The first thing you should know is that I cannot remember most of my childhood. I have tried to remember. I have sat with therapists and notebooks and other people’s photographs and stories, and I have pressed against the years the way you press a bruise to see if it's still there. Most of the time there is nothing. Not pain. Not memory. Just the soft place where something may have been before. Sometimes, if I press hard enough, a scene appears.
The scenes are my memories. They float, untethered to any larger story. The baseball bat to the car windshield. The vase shattering against the wall above my head. My brother, four years old, crying in the back of a Ford Expedition, ice cream dripping down his hands, red and blue lights flashing around the vehicle. Razor blades hidden under my mattress. The thirty Tylenol in middle school I swallowed to find happiness. The grandfather I had never met, who I prayed to anyway. The pumpkin pie on that one Thanksgiving before Adam was born. The wasabi in the bathroom of the primary bedroom the five of us shared. The locks on the pantry and the bedrooms converted to prison cells, with only a mattress and pillow. The notebook I had to wear around my neck because my memory was bad, hanging there like a bell on a cat, so the household could hear me coming and know what I was. The cocaine as an excuse to escape. The cries and sobs. The screams and the silence.

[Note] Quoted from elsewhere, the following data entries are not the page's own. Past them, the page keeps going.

`src/rtl/network_rx_hcp.sv`:
```
// GMII receive framer for the HCP port: strips preamble/SFD and emits
// 9-bit packet words with first/last markers, error flags and counters.
module network_rx_hcp #(
   parameter int MIN_LEN = 64,
   parameter int MAX_LEN = 1522
) (
   input  logic        i_clk,
   input  logic        i_rst,
   input  logic [7:0]  iv_gmii_rxd,
   input  logic        i_gmii_rx_dv,
   input  logic        i_gmii_rx_er,
   output logic [8:0]  ov_pkt_data,
   output logic        o_pkt_data_wr,
   output logic        o_pkt_err,
   output logic [15:0] ov_rx_pkt_cnt,
   output logic [15:0] ov_rx_err_cnt,
   output logic [1:0]  ov_rx_state
);

   typedef enum logic [1:0] {
      IDLE    = 2'd0,
      PRE     = 2'd1,
      DATA    = 2'd2,
      DISCARD = 2'd3
   } state_t;

   localparam logic [10:0] MIN_L = 11'(MIN_LEN);
   localparam logic [10:0] MAX_L = 11'(MAX_LEN);
   localparam logic [7:0]  PRE_B = 8'h55;
   localparam logic [7:0]  SFD_B = 8'hD5;

   state_t      state;
   logic [7:0]  hold;
   logic        held;
   logic        first;
   logic [10:0] len;
   logic        er_lat;

   function automatic logic [15:0] sat_inc(input logic [15:0] v);
      return (v == 16'hFFFF) ? v : v + 16'd1;
   endfunction

   assign ov_rx_state = state;

   always_ff @(posedge i_clk or posedge i_rst) begin
      if (i_rst) begin
         state         <= IDLE;
         hold          <= 8'd0;
         held          <= 1'b0;
         first         <= 1'b0;
         len           <= 11'd0;
         er_lat        <= 1'b0;
         ov_pkt_data   <= 9'd0;
         o_pkt_data_wr <= 1'b0;
         o_pkt_err     <= 1'b0;
         ov_rx_pkt_cnt <= 16'd0;
         ov_rx_err_cnt <= 16'd0;
      end else begin
         o_pkt_data_wr <= 1'b0;
         o_pkt_err     <= 1'b0;
         unique case (state)
            IDLE, PRE: begin
               if (!i_gmii_rx_dv) begin
                  state <= IDLE;
               end else if (iv_gmii_rxd == PRE_B) begin
                  state <= PRE;
               end else if (iv_gmii_rxd == SFD_B) begin
                  state  <= DATA;
                  len    <= 11'd0;
                  held   <= 1'b0;
                  first  <= 1'b1;
                  er_lat <= 1'b0;
               end else begin
                  state         <= DISCARD;
                  ov_rx_err_cnt <= sat_inc(ov_rx_err_cnt);
               end
            end
            DATA: begin
               if (!i_gmii_rx_dv) begin
                  state <= IDLE;
                  held  <= 1'b0;
                  if (held) begin
                     ov_pkt_data   <= {1'b1, hold};
                     o_pkt_data_wr <= 1'b1;
                     if (er_lat || len < MIN_L) begin
                        o_pkt_err     <= 1'b1;
                        ov_rx_err_cnt <= sat_inc(ov_rx_err_cnt);
                     end else begin
                        ov_rx_pkt_cnt <= sat_inc(ov_rx_pkt_cnt);
                     end
                  end else begin
                     // SFD followed directly by end of carrier: empty frame
                     ov_rx_err_cnt <= sat_inc(ov_rx_err_cnt);
                  end
               end else if (len == MAX_L) begin
                  state         <= DISCARD;
                  held          <= 1'b0;
                  ov_pkt_data   <= {1'b1, hold};
                  o_pkt_data_wr <= 1'b1;
                  o_pkt_err     <= 1'b1;
                  ov_rx_err_cnt <= sat_inc(ov_rx_err_cnt);
               end else begin
                  len  <= len + 11'd1;
                  hold <= iv_gmii_rxd;
                  held <= 1'b1;
                  if (i_gmii_rx_er) er_lat <= 1'b1;
                  if (held) begin
                     ov_pkt_data   <= {first, hold};
                     o_pkt_data_wr <= 1'b1;
                     first         <= 1'b0;
                  end
               end
            end
            DISCARD: begin
               if (!i_gmii_rx_dv) state <= IDLE;
            end
            default: state <= IDLE;
         endcase
      end
   end

endmodule

```
`config.mk`:
```
export PLATFORM = sky130hd
export DESIGN_NAME = network_rx_hcp
export DESIGN_NICKNAME = d
export VERILOG_FILES = /design/src/rtl/network_rx_hcp.sv
export SDC_FILE = /design/constraint.sdc
export NUM_CORES = 1
export LEC_CHECK = 0
export ABC_AREA = 0
export CORE_MARGIN = 10
export CORE_UTILIZATION = 45
export DETAILED_ROUTE_END_ITERATION = 8
export GPL_TIMING_DRIVEN = 0
export PLACE_DENSITY = 0.7
export SLEW_MARGIN = 20
export SYNTH_ARGS = -nofsm -noshare
export SYNTH_HDL_FRONTEND = slang
export SYNTH_SLANG_ARGS = --single-unit
```
`constraint.sdc`:
```
create_clock -name i_clk -period 5.41 [get_ports i_clk]
set_input_delay 0.8115 -clock i_clk [delete_from_list [all_inputs] [get_ports i_clk]]
set_output_delay 0.8115 -clock i_clk [all_outputs]
set_load 0.03 [all_outputs]
```
; ---- Yosys cells after proc, flatten, opt, wreduce, memory -nomap -nowiden
; Index checks and enable logic that the tools add are counted.
[word_totals]
regBits = 67
in_bits = 12
output_inout_bits = 45
[classes]
addsub = 3
n_lt_le_gt_ge = 1
n_eq_ne = 19
mux = 52
n_bitwise = 4
reduce_logical = 15
[ops]
columns = cell, n
row1 = $mux 16, 8
row2 = $mux 11, 5
row3 = $mux 9, 4
row4 = $add 16x1->16 const B, 2
row5 = $eq 16x16->1 const B, 2
row6 = $pmux 16 s2, 1
row7 = $mux 1, 24
row8 = $pmux 11 s2, 1
row9 = $ne 2x2->1 const B, 9
row10 = $reduce_and 7->1, 2
row11 = $reduce_and 6->1, 2
row12 = $add 11x1->11 const B, 1
row13 = $eq 11x11->1 const B, 1
row14 = $lt 11x7->1 const B, 1
row15 = $mux 2, 5
row16 = $eq 8x7->1 const B, 1
row17 = $eq 8x8->1 const B, 1
row18 = $pmux 1 s2, 3
row19 = $pmux 2 s3, 1
row20 = $reduce_and 3->1, 2
row21 = $reduce_bool 2->1, 3
row22 = $reduce_and 5->1, 1
row23 = $eq 2x2->1 const B, 2
row24 = $ne 4x4->1 const B, 1
row25 = 8 further kinds, 11

; ---- Longest topological paths before layout
; Gate-level depths: netlist (run 1).
[logic_depth]
word_depth = 6
depth_mapped = 8
ltp_nobuf = 7

; ---- Worst setup path before layout (run 1)
; Ideal clock, no wire load.
[synth_path]
path_kind = in2reg
from = in i_gmii_rx_dv
to = reg ov_rx_err_cnt[1]
setup_ns = 0.128
arrival_ns = 2.037
t_required_ns = 5.282
slack_ns = 3.246
stages = 6
cell_sequence = buf_6 nand4bb_4 a211o_1 o2111a_2 nand3_2 mux2_1
[synth_between]
elab_chain_cells = 2
elab_cells_between_ends = 6
[synth_lines]
columns = element, line_no
row1 = from (decl), 10  ; input logic i_gmii_rx_dv,
row2 = $ne 4x4->1 (no source line) (tied with other cells), --
row3 = $reduce_and 6->1 (no source line) / $pmux 16 s2 (equally long branches), --
row4 = to (signal assigned), 75  ; ov_rx_err_cnt <= sat_inc(ov_rx_err_cnt);
row5 = to (signal assigned), 87  ; ov_rx_err_cnt <= sat_inc(ov_rx_err_cnt);
row6 = to (signal assigned), 93  ; ov_rx_err_cnt <= sat_inc(ov_rx_err_cnt);
row7 = to (decl), 16  ; output logic [15:0] ov_rx_err_cnt,
; Parallel ways exist; a longest one is shown, timed or not.
; A chain may end at the register's enable or synchronous reset.

; ---- Worst setup path after layout (run 1)
[layout_path]
from = in iv_gmii_rxd[2]
to = reg len[2]
[layout_between]
elab_chain_cells = 3
elab_cells_between_ends = 5
[layout_lines]
columns = element, line_no
row1 = from (decl), 9  ; input logic [7:0] iv_gmii_rxd,
row2 = $eq 8x8->1 / $eq 8x7->1 (equally long branches), "67, 65"
row3 = $ne 2x2->1 (no source line), --
row4 = $reduce_and 6->1 (no source line) *, --
row5 = to (signal assigned), 103  ; len <= len + 11'd1;
row6 = to (decl), 36  ; logic [10:0] len;
; Mark *: on every way between the ends. The rest lies on a longest branch, timed or not.

==> flow_summary.json, run 1 <==
{
  "grt_max_degree": 53,
  "root_buffer": "clkbuf_8",
  "first_pass_iters": 4,
  "grt_pass1_vias": 2347,
  "cts_buffers": 9,
  "cp-endpoint": "len[2]",
  "powerDensity_nw_per_um2": 377,
  "yosysTopAreaCellShare_pct": 51.2,
  "whs_ns": 0.490,
  "antenna_found_initial": 0,
  "syn_area_sq_um": 3270,
  "r2r_end": "len[2]",
  "cp.depth": 5,
  "ctsResizeCount": 0,
  "syn2layout_area_growth_pct": 28.4,
  "nets": 362,
  "wire_per_inst_um": 15.4,
  "timing.critical_path.mode_cell": "nor2_1",
  "fin_tns_setup_ns": 0,
  "synth-seq-cells": 67,
  "die_w_um": 105,
  "post-dp-hpwl_mm": 5.08,
  "cts_hold_buf": 0,
  "dpl_cell_area_sq_um": 3980,
  "wl_met3_um": 394,
  "clock-sinks": 67,
  "cp_cell_sequence": "clkdlybuf4s50_1 > nor4bb_1 > nand3_1 > nor2_1 > nor2_1",
  "end_kind": "flip-flop",
  "slowest_stage": "nor2_1",
  "n_antenna_cell": 0,
  "ir_worst_vdd_mv": 0.125,
  "num_vias": 2355,
  "cp-start-kind": "input port",
  "avgSynthCellArea_sq_um": 11.7,
  "core-area_sq_um": 7180,
  "max_stage_delay_ns": 0.63,
  "yosysWarnings": 0,
  "place_congestion": 0.812,
  "grt_use_total_pct": 12.9,
  "ios": 57,
  "drt-total-wl_mm": 6.93,
  "clock_latency_ns": 0.34,
  "r2r_cells": 4,
  "cp_top_family": "simple AND/OR/NAND/NOR gates",
  "avgViaCountPerCell": 5.23,
  "status": "completed",
  "grt_first_pass_wirelength_mm": 11.8,
  "finalHoldViolCount": 0,
  "fin_cells": 450,
  "grt.overflow.total": 0,
  "cts_setup_buffers": 0,
  "p_leak_nw": 1.81,
  "postRouteAntennaNets": 0,
  "cts-htree-levels": 3,
  "rows": 31,
  "skew_ns": 0.00595,
  "max_cap_viol_count": 0,
  "worstMarginPinSlew_ns": 0.693,
  "rrSetupSlack_ns": 3.30,
  "syn-num-nets": 295,
  "path_clk_slew_ns": 0.07,
  "ys_top_cells_by_area": "dfrtp_1 51%, xnor2_1 6.4%, mux2_4 3.7%, xor2_1 3.5%, mux2_1 3.1%",
  "yosysTopAreaCell": "dfrtp_1",
  "fin_crit_sh_pct": 49.3,
  "async_flop_share_pct": 100,
  "start_util_pct": 45.6,
  "synth_edf_count": 0,
  "critPathRequiredTime_ns": 5.60,
  "rr_startpoint": "ov_rx_state[1]",
  "fmax_mhz": 375,
  "drive_gt1_share_pct": 13.7,
  "synth-main-ff-cell": "dfrtp_1",
  "ys_top_cells_by_count": "67 x dfrtp_1, 24 x xnor2_1, 23 x nor2_1, 18 x nand3_1",
  "port_buffers": 55,
  "dieArea_sq_um": 11100,
  "synthDistinctLibCells": 52,
  "placed_cells": 434,
  "slew_headroom_pct": 53.6,
  "seq_area_frac_synth_pct": 51.2,
  "die_h_um": 105,
  "clockBufferDepth": 2,
  "syn_inst": 279,
  "hold_path_class": "reg2reg",
  "critical_path_arrival_ns": 2.86,
  "finalSetupViolCount": 0,
  "drt_iter0_markers": 105,
  "min_period_ns": 2.67,
  "worstSetupPathType": "in2reg",
  "rsz0062_at_grt": "no",
  "fin_util_pct": 58.6,
  "top_layer": "met4",
  "drv_slew": 0,
  "cts_tree": "done",
  "yosysMostFrequentCell": "dfrtp_1",
  "crit_path_max_fanout": 10,
  "drcViolationCount": 0,
  "startpoint": "iv_gmii_rxd[2]",
  "wl_met2_mm": 3.14,
  "fin_area_sq_um": 4200,
  "wl_met1_mm": 3.32,
  "worst-path-buf-inv": 1
}
==> worst register-to-register path: stages (launching register included) <==
cell and delay (ns):
dfrtp_1 0.51, nor4bb_1 0.40, nand3_1 0.31, nor2_1 0.63
nor2_1 0.13
==> cells by family (layout without fill, tap and decap cells) <==
kind of cell    after synthesis  after routing  synth area share (%)
xor+xnor                     37             37                  9.90
compound gates               26             26                  6.80
simple gates                109            109                  20.7
mux                          18             18                  7.11
fa+ha+maj                     4              4                  1.53
flops                        67             67                  51.2
buf+inv                      18             90                  2.75
==> report_power, final <==
group / total (W) / internal [W] / switching (W)
clock network: 0.000467 / 0.000273 / 0.000194
logic: 0.000443 / 0.000210 / 0.000232
registers: 0.000675 / 0.000592 / 0.0000833
==> placed cells by master, fill, tap and decap left out, types with 2 or more instances in the layout <==
master / n
clkinv_2: 2
o21ai_0: 3
and2_1: 2
mux2_1: 9
o211ai_1: 3
nor2_1: 23
clkbuf_8: 10
buf_6: 2
clkdlybuf4s50_1: 55
inv_1: 11
nand4_1: 9
nand2_1: 13
mux2_4: 8
a21oi_1: 4
o21ai_1: 4
dfrtp_1: 67
ha_1: 4
nand3_1: 18
and4_1: 8
bufinv_16: 2
nor4bb_1: 3
xnor2_1: 24
and3_1: 7
buf_2: 3
xor2_1: 13
nor3_1: 8
or3_1: 3
==> final cells by class <==
type	count	area [sq um]
plain buffers	6	45.0
clock buffers	10	138
clock inverters	6	87.6
fillers	619	2970
inverters	12	47.5
multi-input cells	194	1510
flip-flops and latches	67	1680
well taps	99	124
repair buffers	56	578
==> stage by stage <==
stage,worst slack [ns],total power (W)
floorplan,2.92,0.000952
finish,2.74,0.00158
detailed placement,2.36,0.00113
global placement,1.74,0.00112
CTS,2.72,0.00160
global route,2.57,0.00166
==> how the worst min path moves through the flow <==
stage	start	end	slack [ns]	depth (start not counted)
global route	hold[6]	ov_pkt_data[6]	0.52	1
detailed placement	first	first	0.48	2
global placement	ov_rx_pkt_cnt[5]	ov_rx_pkt_cnt[5]	0.47	1
CTS	ov_rx_pkt_cnt[5]	ov_rx_pkt_cnt[5]	0.49	1
floorplan	first	first	0.46	2
finish	ov_rx_pkt_cnt[5]	ov_rx_pkt_cnt[5]	0.49	1
==> layer usage <==
layer  track usage [%]  up-vias
met4              4.80        0
met5                 0        -
met2              18.8       50
met3              4.38        8
li1                  -     1134
met1              17.2     1163
==> state kept, by name (all words and copies together), names as in the netlist <==
register,count
hold,8
len,11
ov_rx_pkt_cnt,16
held,1
o_pkt_err,1
er_lat,1
first,1
o_pkt_data_wr,1
ov_pkt_data,9
ov_rx_err_cnt,16
ov_rx_state,2
(Power assumes the default switching activity.)
==> run 2, diff against run 1 <==
Clock period 5.41 ns to 2.65 ns, I/O delays scaled along.
==> results of run 2 <==
Same layout as run 1 (identical final DEF). Status: completed.
Main changes from that run: setup slack after placement 2.36 ns -> 0.0117 ns; setup slack after layout 2.74 ns -> 0.398 ns; hold slack 0.490 ns -> 0.338 ns; register-to-register setup slack 3.30 ns -> 0.54 ns; total power 0.00158 W -> 0.00324 W; worst IR drop on VDD 0.125 mV -> 0.254 mV
==> run 3, diff against run 2 <==
Settings changed: PLACE_DENSITY 0.7 to 0.72.
Clock period 2.65 ns to 2 ns, I/O delays scaled along.
==> run 3 against run 2 <==
Worst setup slack got worse by 0.34 ns. Global-route usage rose by 0.27 points. Final area rose by 2.4%. Clock-buffer cell count fell by 1. Die area did not move. Routed wire length rose by 3.7%. First-iteration DRC count rose by 46%. Total power rose by 38%. Combinational power rose by 36%. Critical path depth fell by 4. Via count rose by 1.2%. Cell count rose by 1.1%. Critical path type is now reg2out. Highest routed layer unchanged.
==> flow_summary.json, run 3 (synthesis results as in run 1) <==
{
  "status": "completed",
  "grt_first_pass_wirelength_mm": 12.2,
  "drive_gt1_share_pct": 16.0,
  "antenna_found_initial": 0,
  "cp_top_family": "buffers and inverters",
  "drcViolationCount": 0,
  "n_antenna_cell": 0,
  "clock_latency_ns": 0.34,
  "drt-total-wl_mm": 7.18,
  "end_kind": "output pin",
  "dpl_cell_area_sq_um": 3970,
  "hold_path_class": "in2reg",
  "post-dp-hpwl_mm": 5.30,
  "nFillCells": 577,
  "max_cap_viol_count": 0,
  "ir_worst_vdd_mv": 0.488,
  "slowest_stage": "clkdlybuf4s50_1",
  "postRouteAntennaNets": 0,
  "first_pass_iters": 4,
  "fin_tns_setup_ns": 0,
  "clock-sinks": 67,
  "drv_slew": 0,
  "grt_use_met3_pct": 3.96,
  "worst-path-buf-inv": 1,
  "fin_crit_sh_pct": 97.0,
  "fin_area_sq_um": 4300,
  "worstMarginPinSlew_ns": 0.459,
  "syn2layout_area_growth_pct": 31.4,
  "skew_ns": 0.00865,
  "largestRegisters": "ov_rx_err_cnt (16), ov_rx_pkt_cnt (16), len (11)",
  "max_stage_delay_ns": 0.75,
  "die_w_um": 105,
  "finalSetupViolCount": 0,
  "core-area_sq_um": 7180,
  "slew_headroom_pct": 69.3,
  "rows": 31,
  "grt.overflow.total": 0,
  "fin_util_pct": 60.0,
  "avgViaCountPerCell": 5.24,
  "busiest_layer": "met2",
  "ios": 57,
  "port_buffers": 55,
  "finalHoldViolCount": 0,
  "clockBufferDepth": 2,
  "grt_pass1_vias": 2445,
  "grt_util_met1_pct": 17.4,
  "grt_use_total_pct": 13.1,
  "start_util_pct": 45.6,
  "p_leak_nw": 1.84,
  "cts_buffers": 9,
  "cts-htree-levels": 3,
  "min_period_ns": 1.94,
  "drt_iter0_markers": 153,
  "powerDensity_nw_per_um2": 1030,
  "grt.met2_usage_pct": 19.9,
  "critical_path_arrival_ns": 1.64,
  "die_h_um": 105,
  "cp-start-kind": "flip-flop",
  "fin_ws_ns": 0.0595,
  "wire_per_inst_um": 15.8,
  "path_clk_slew_ns": 0.08,
  "dieArea_sq_um": 11100,
  "crit_path_max_fanout": 8,
  "fmax_mhz": 515,
  "final_common_cell": "dfrtp_1",
  "nets": 367,
  "root_buffer": "clkbuf_8",
  "grt_max_degree": 39,
  "final_cell_mix": "67 x dfrtp_1, 55 x clkdlybuf4s50_1, 24 x xnor2_1, 22 x nor2_1, 18 x nand3_1",
  "cts_tree": "done",
  "place_congestion": 0.775,
  "cp_cell_sequence": "clkdlybuf4s50_1",
  "critPathRequiredTime_ns": 1.70,
  "dp_slack_ns": -0.574,
  "num_vias": 2383,
  "rsz0062_at_grt": "no",
  "worstSetupPathType": "reg2out"
}
run 3: cell count changes in the layout (fill, tap and decap cells not counted), moves of 2 or more:
cell | previous run | this run
nor4bb_2 | 0 | 2
buf_4 | 1 | 5
clkinv_2 | 2 | 0
buf_12 | 0 | 2
nor4bb_1 | 3 | 1
run 3: worst paths after layout:
path / startpoint / endpoint / slack, ns / cells past startpoint
min reg2reg: ov_rx_pkt_cnt[5] / ov_rx_pkt_cnt[5] / 0.49 / 1
max: ov_rx_state[1] / ov_rx_state[1] / 0.06 / 1
min: i_gmii_rx_dv / o_pkt_err / 0.28 / 3
max reg2reg: len[0] / hold[5] / 0.10 / 7
min in group asynchronous: i_rst / ov_pkt_data[5] / 0.31 / 2
max in group asynchronous: i_rst / len[9] / 1.16 / 3
run 3: power by group:
group / switching (W) / leakage [nW] / total [W] / internal, W
combinational: 0.000641 / 0.878 / 0.00123 / 0.000586
sequential: 0.000243 / 0.841 / 0.00184 / 0.00160
clock: 0.000544 / 0.120 / 0.00138 / 0.000838
total: 0.00143 / 1.84 / 0.00445 / 0.00302
run 3: layout make-up:
type / instances / area [sq um] / share of cell area, %
multi-input cells: 194 / 1540 / 35.8
clock inverters: 7 / 124 / 2.88
clock buffers: 9 / 124 / 2.88
inverters: 12 / 47.5 / 1.10
flip-flops and latches: 67 / 1680 / 39.0
repair buffers: 61 / 621 / 14.4
well taps: 99 / 124 / 2.88
plain buffers: 6 / 47.5 / 1.10
run 3: stage by stage:
stage          hold slack (ns)  power [W]  instances
2_1_floorplan            0.432    0.00258        279
3_3_place_gp             0.476    0.00303        433
3_5_place_dp             0.486    0.00308        434
4_1_cts                  0.268    0.00448        451
5_1_grt                  0.286    0.00466        455
6_report                 0.283    0.00445        455
run 3: routing by layer:
metal | share of wire (%) | vias up
met5 | 0 | -
met4 | 1.3 | 0
met3 | 5.1 | 9
met2 | 46 | 59
met1 | 48 | 1176
li1 | - | 1139
run 3: repair_timing:
action	CTS	global route
buffers inserted	1	4
pin swaps	1	2
endpoints found under the setup margin	18	36
resized for setup	1	6
hold buffers	0	0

I am told that this is dissociation related to complex trauma. I am told that my brain does this on purpose, a kindness to fight for survival. I do not feel kind towards my brain. I do not know what to feel about it. It is the thing that does the feeling.

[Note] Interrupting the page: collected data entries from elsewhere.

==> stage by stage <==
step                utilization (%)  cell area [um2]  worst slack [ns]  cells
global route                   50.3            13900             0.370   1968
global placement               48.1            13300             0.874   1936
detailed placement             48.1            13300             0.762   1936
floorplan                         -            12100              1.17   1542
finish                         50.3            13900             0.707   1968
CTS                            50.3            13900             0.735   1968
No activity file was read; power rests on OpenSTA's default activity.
==> config.mk <==
export PLATFORM = sky130hd
export DESIGN_NAME = clk_gen_ctrl
export DESIGN_NICKNAME = d
export VERILOG_FILES = /design/src/rtl/clk_gen_ctrl.sv
export SDC_FILE = /design/constraint.sdc
export NUM_CORES = 1
export LEC_CHECK = 0
export CAP_MARGIN = 20
export CORE_MARGIN = 4
export CORE_UTILIZATION = 57
export DETAILED_ROUTE_END_ITERATION = 12
export PLACE_DENSITY = 0.84
export SETUP_SLACK_MARGIN = 0.02
export SLEW_MARGIN = 20
export SYNTH_ARGS = -nofsm -noshare
export SYNTH_HDL_FRONTEND = slang
export SYNTH_SLANG_ARGS = --single-unit
==> constraint.sdc <==
create_clock -name clk -period 4.5 [get_ports clk]
set_input_delay 1.125 -clock clk [delete_from_list [all_inputs] [get_ports clk]]
set_output_delay 1.125 -clock clk [all_outputs]
set_load 0.02 [all_outputs]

I am twenty-four years old. I live in Arizona now, in a house with a yard my husband works on. The sky here is blue and clear, and at certain hours of the afternoon it turns a color I have no word for. I stand in my kitchen, holding a cup of coffee, and I think: I am alive. I am still here. Then I think: for what.
That is the part I want to tell you about. Not the not-remembering, but the standing at the window. The for what.